Grayson and Newlin initially tried a machine learning approach to the problem, without much success.
“We are by no means machine learning experts, which made this endeavour even more laughable, but alas we persisted. With the help of one of our friends we tried building some predictive models with fairly basic algorithms and in all cases the result was an overfit model that would predict the same addresses that we fed it (this is to say that the ML prediction process would take in a list of IP addresses and generate an equally long list of new addresses, but in this case the addresses that it predicted were the same as the input data set),” Grayson wrote in a blog post on the ipv666 work.
With that lesson in their back pockets, Grayson and Newlin moved on to an algorithmic approach. They began by processing the addresses in their data set and looking at the probability of one portion of an IPv6 address’s value in a certain position based on the value of the preceding portion of the address.
“In summary, we have a model that predicts on a per-nybble basis from probability distributions of what nybble values have been seen at that offset, and these probability distributions change depending on what the preceding nybble value is. These addresses are generated left-to-right and always start with 0x02. The model, when implemented in Golang, can generate 10mm addresses and write those addresses to a file in approximately 90 seconds, including some blacklisting and prior existence checks,” Grayson’s post says.
“The whole concept of blocking IP addresses is ten times more hilariously bad in IPv6.”
Their work is helped by the fact that addresses and devices on the Internet tend to stick together. So by finding one address, they’d be more likely to find others nearby, whether in physical or logical space.
“The Internet is clumpy and if you have one thing in one place, it’s very likely that you’re going to have more than one thing there. You will tend to find other things nearby,” said Robert Hansen, a security researcher and CTO of Bit Discovery who has spent considerable time looking at the structure and security of IPv6.
“By virtue of the fact that I put one thing close to another in a particular physical space I’m likely to put them close in logical space. You may own billions of IPv6 addresses but they’re all in one clump. Their algorithm helps with that clumpiness.”
After running their ipv666 scanner for about eight days, throttled to a throughput of 20 Mbps, Grayson and Newlin discovered more than 84,000 live IPv6 addresses, a large portion of which were not in the original training data set they had. But there could be many other devices hiding behind any one of those addresses, as Grayson and Newlin discovered when they picked one address range at random and pointed the scanner at it. They found about 5,000 devices in the range, which turned out to belong to an ISP.
Going forward, the researchers want to improve the address-generation algorithm and perhaps get to the point where other researchers can upload IPv6 addresses that they discover with the scanner. Grayson said they’d also like to have a look at how operators are handling the security of their IPV6 networks.
“It could be that they have an IPv6-enabled network and don’t even know about it. If so, what are the firewall rules?” Grayson said.
“There is a recurring pattern, that IPv6 is going to be more easily accessible and not as well protected.

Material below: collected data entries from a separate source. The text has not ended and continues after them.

### config.mk
export PLATFORM = sky130hd
export DESIGN_NAME = luhn_card_number_classifier_core
export DESIGN_NICKNAME = d
export VERILOG_FILES = /design/src/hw/rtl/lcc_pkg.sv /design/src/hw/rtl/lcc_digit_unit.sv /design/src/hw/rtl/luhn_card_number_classifier_core.sv
export VERILOG_INCLUDE_DIRS = /design/src /design/src/hw/rtl
export SDC_FILE = /design/constraint.sdc
export NUM_CORES = 1
export LEC_CHECK = 0
export BUFFER_PORTS_ARGS = -buffer_cell sky130_fd_sc_hd__buf_2
export CAP_MARGIN = 20
export CORE_AREA = 2 2 89 91
export DETAILED_ROUTE_END_ITERATION = 6
export DIE_AREA = 0 0 91 93
export GPL_TIMING_DRIVEN = 0
export SYNTH_ARGS = -nofsm -noshare
export SYNTH_HDL_FRONTEND = slang
export SYNTH_HIERARCHICAL = 1
export SYNTH_SLANG_ARGS = --single-unit
export TNS_END_PERCENT = 5
### constraint.sdc
create_clock -name aclk -period 3.4 [get_ports aclk]
set_input_delay 0.51 -clock aclk [delete_from_list [all_inputs] [get_ports aclk]]
set_output_delay 0.51 -clock aclk [all_outputs]
set_load 0.01 [all_outputs]
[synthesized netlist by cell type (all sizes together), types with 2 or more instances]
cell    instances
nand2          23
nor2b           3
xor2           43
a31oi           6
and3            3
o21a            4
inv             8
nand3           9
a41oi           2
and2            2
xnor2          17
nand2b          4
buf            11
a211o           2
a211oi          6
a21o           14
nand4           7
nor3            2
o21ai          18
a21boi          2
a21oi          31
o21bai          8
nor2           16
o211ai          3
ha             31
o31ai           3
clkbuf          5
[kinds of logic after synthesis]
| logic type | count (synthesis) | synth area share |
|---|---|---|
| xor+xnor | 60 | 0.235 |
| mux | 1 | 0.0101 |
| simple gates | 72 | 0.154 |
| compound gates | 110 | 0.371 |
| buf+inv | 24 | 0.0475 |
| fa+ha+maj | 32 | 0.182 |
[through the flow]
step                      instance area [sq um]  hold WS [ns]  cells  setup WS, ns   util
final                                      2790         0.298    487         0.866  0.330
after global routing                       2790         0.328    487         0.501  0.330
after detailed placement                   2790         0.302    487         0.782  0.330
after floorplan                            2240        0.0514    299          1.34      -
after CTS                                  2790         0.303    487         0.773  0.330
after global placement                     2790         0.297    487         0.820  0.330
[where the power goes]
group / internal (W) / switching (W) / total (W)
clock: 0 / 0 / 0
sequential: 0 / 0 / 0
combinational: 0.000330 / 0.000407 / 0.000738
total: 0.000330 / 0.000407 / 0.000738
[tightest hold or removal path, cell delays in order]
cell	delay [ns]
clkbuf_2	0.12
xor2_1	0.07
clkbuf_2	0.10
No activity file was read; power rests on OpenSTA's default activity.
### config.mk
export PLATFORM = sky130hd
export DESIGN_NAME = rbf_queue
export DESIGN_NICKNAME = d
export VERILOG_FILES = /design/src/hw/rtl/rbf_kernel_evaluator_defines.svh /design/src/hw/rtl/rbf_pkg.sv /design/src/hw/rtl/rbf_queue.sv
export SDC_FILE = /design/constraint.sdc
export NUM_CORES = 1
export LEC_CHECK = 0
export ABC_AREA = 1
export BUFFER_PORTS_ARGS = -buffer_cell sky130_fd_sc_hd__buf_4
export CORE_MARGIN = 2
export CORE_UTILIZATION = 50
export DETAILED_ROUTE_END_ITERATION = 16
export PLACE_DENSITY_LB_ADDON = 0.05
export SKIP_CTS_REPAIR_TIMING = 1
export SYNTH_ARGS = -nofsm -noshare
export SYNTH_HDL_FRONTEND = slang
export SYNTH_SLANG_ARGS = --single-unit
### constraint.sdc
create_clock -name clk -period 3.49 [get_ports clk]
set_input_delay 0.5235 -clock clk [delete_from_list [all_inputs] [get_ports clk]]
set_output_delay 0.5235 -clock clk [all_outputs]
set_load 0.03 [all_outputs]
`src/design/tped_pkg.sv`:
```
// Shared constants, types and helper functions of the tone prediction error detector.
// Used by the channel interfaces and by all modules of the block except tped_ram.
package tped_pkg;

  localparam int SAMPLE_W          = 16;
  localparam int COEF_W            = 16;
  localparam int WLOG_W            = 4;
  localparam int ERR_W             = 36;
  localparam int SUM_W             = 44;
  localparam int IDX_W             = 12;
  localparam int MAX_WINDOW_LOG2   = 8;
  localparam int LINE_DEPTH        = 1 << MAX_WINDOW_LOG2;
  localparam int LINE_AW           = $clog2(LINE_DEPTH);
  localparam int WCNT_W            = LINE_AW + 1;
  localparam int MAX_RECORD_LENGTH = 4096;
  localparam int QUEUE_DEPTH       = 4;
  localparam int QUEUE_AW          = $clog2(QUEUE_DEPTH);
  localparam int APB_AW            = 5;
  localparam int APB_DW            = 64;
  localparam int REG_IDX_W         = 2;
  localparam int PROD_W            = 2 * COEF_W;
  localparam int ABS_W             = 32;
  localparam int ERR_SHIFT         = 28;

  localparam logic [REG_IDX_W-1:0] REG_COEF   = 2'd0;
  localparam logic [REG_IDX_W-1:0] REG_WINDOW = 2'd1;
  localparam logic [REG_IDX_W-1:0] REG_THRESH = 2'd2;

  localparam logic [WLOG_W-1:0] WLOG_RESET = 4'd4;

  typedef struct packed {
    logic signed [SAMPLE_W-1:0] sample;
    logic signed [SAMPLE_W-1:0] prev;
    logic signed [SAMPLE_W-1:0] prev2;
    logic [IDX_W-1:0]           index;
    logic                       start;
  } tped_item_t;

  typedef struct packed {
    logic signed [COEF_W-1:0] coef;
    logic [WLOG_W-1:0]        wlog;
    logic [ERR_W-1:0]         threshold;
  } tped_cfg_t;

  function automatic logic [WLOG_W-1:0] eff_wlog(input logic [WLOG_W-1:0] raw);
    logic [WLOG_W-1:0] res;
    if (raw == '0) begin
      res = WLOG_W'(1);
    end else if (raw > WLOG_W'(MAX_WINDOW_LOG2)) begin
      res = WLOG_W'(MAX_WINDOW_LOG2);
    end else begin
      res = raw;
    end
    return res;
  endfunction

endpackage

```
`src/design/tped_queue.sv`:
```
// Short FIFO of sample items between the front end and the back end.
// Depends on tped_pkg for the item type.
module tped_queue import tped_pkg::*; (
  input  logic       clk,
  input  logic       rst_n,
  input  logic       push,
  input  tped_item_t push_item,
  output logic       full,
  input  logic       pop,
  output tped_item_t pop_item,
  output logic       empty
);

  tped_item_t          mem_r [QUEUE_DEPTH];
  logic [QUEUE_AW-1:0] wptr_r, wptr_nxt, rptr_r, rptr_nxt;
  logic [QUEUE_AW:0]   count_r, count_nxt;

  always_comb begin
    full      = (count_r == (QUEUE_AW + 1)'(QUEUE_DEPTH));
    empty     = (count_r == '0);
    pop_item  = mem_r[rptr_r];
    wptr_nxt  = push ? wptr_r + QUEUE_AW'(1) : wptr_r;
    rptr_nxt  = pop ? rptr_r + QUEUE_AW'(1) : rptr_r;
    count_nxt = count_r;
    if (push && !pop) begin
      count_nxt = count_r + (QUEUE_AW + 1)'(1);
    end else if (pop && !push) begin
      count_nxt = count_r - (QUEUE_AW + 1)'(1);
    end
  end

  always_ff @(posedge clk) begin
    if (!rst_n) begin
      wptr_r  <= '0;
      rptr_r  <= '0;
      count_r <= '0;
    end else begin
      wptr_r  <= wptr_nxt;
      rptr_r  <= rptr_nxt;
      count_r <= count_nxt;
    end
  end

  always_ff @(posedge clk) begin
    if (push) begin
      mem_r[wptr_r] <= push_item;
    end
  end

endmodule

```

We wanted to shed some light on that. People are starting to realize that it’s here and humans are creatures of habit and if we bring the same assumptions we have now into the IPv6 world, there will be misalignments and those misalignments are what attackers will take advantage of.”
Hansen said the security implications of large-scale IPv6 deployments haven’t been looked at very carefully in a lot of cases.
“You have to be very careful about what an IPv6 address even is from a logging perspective. There’s a lot of security software out there isn’t particularly IPv6 compliant,” he said. “The whole concept of blocking IP addresses is ten times more hilariously bad in IPv6.”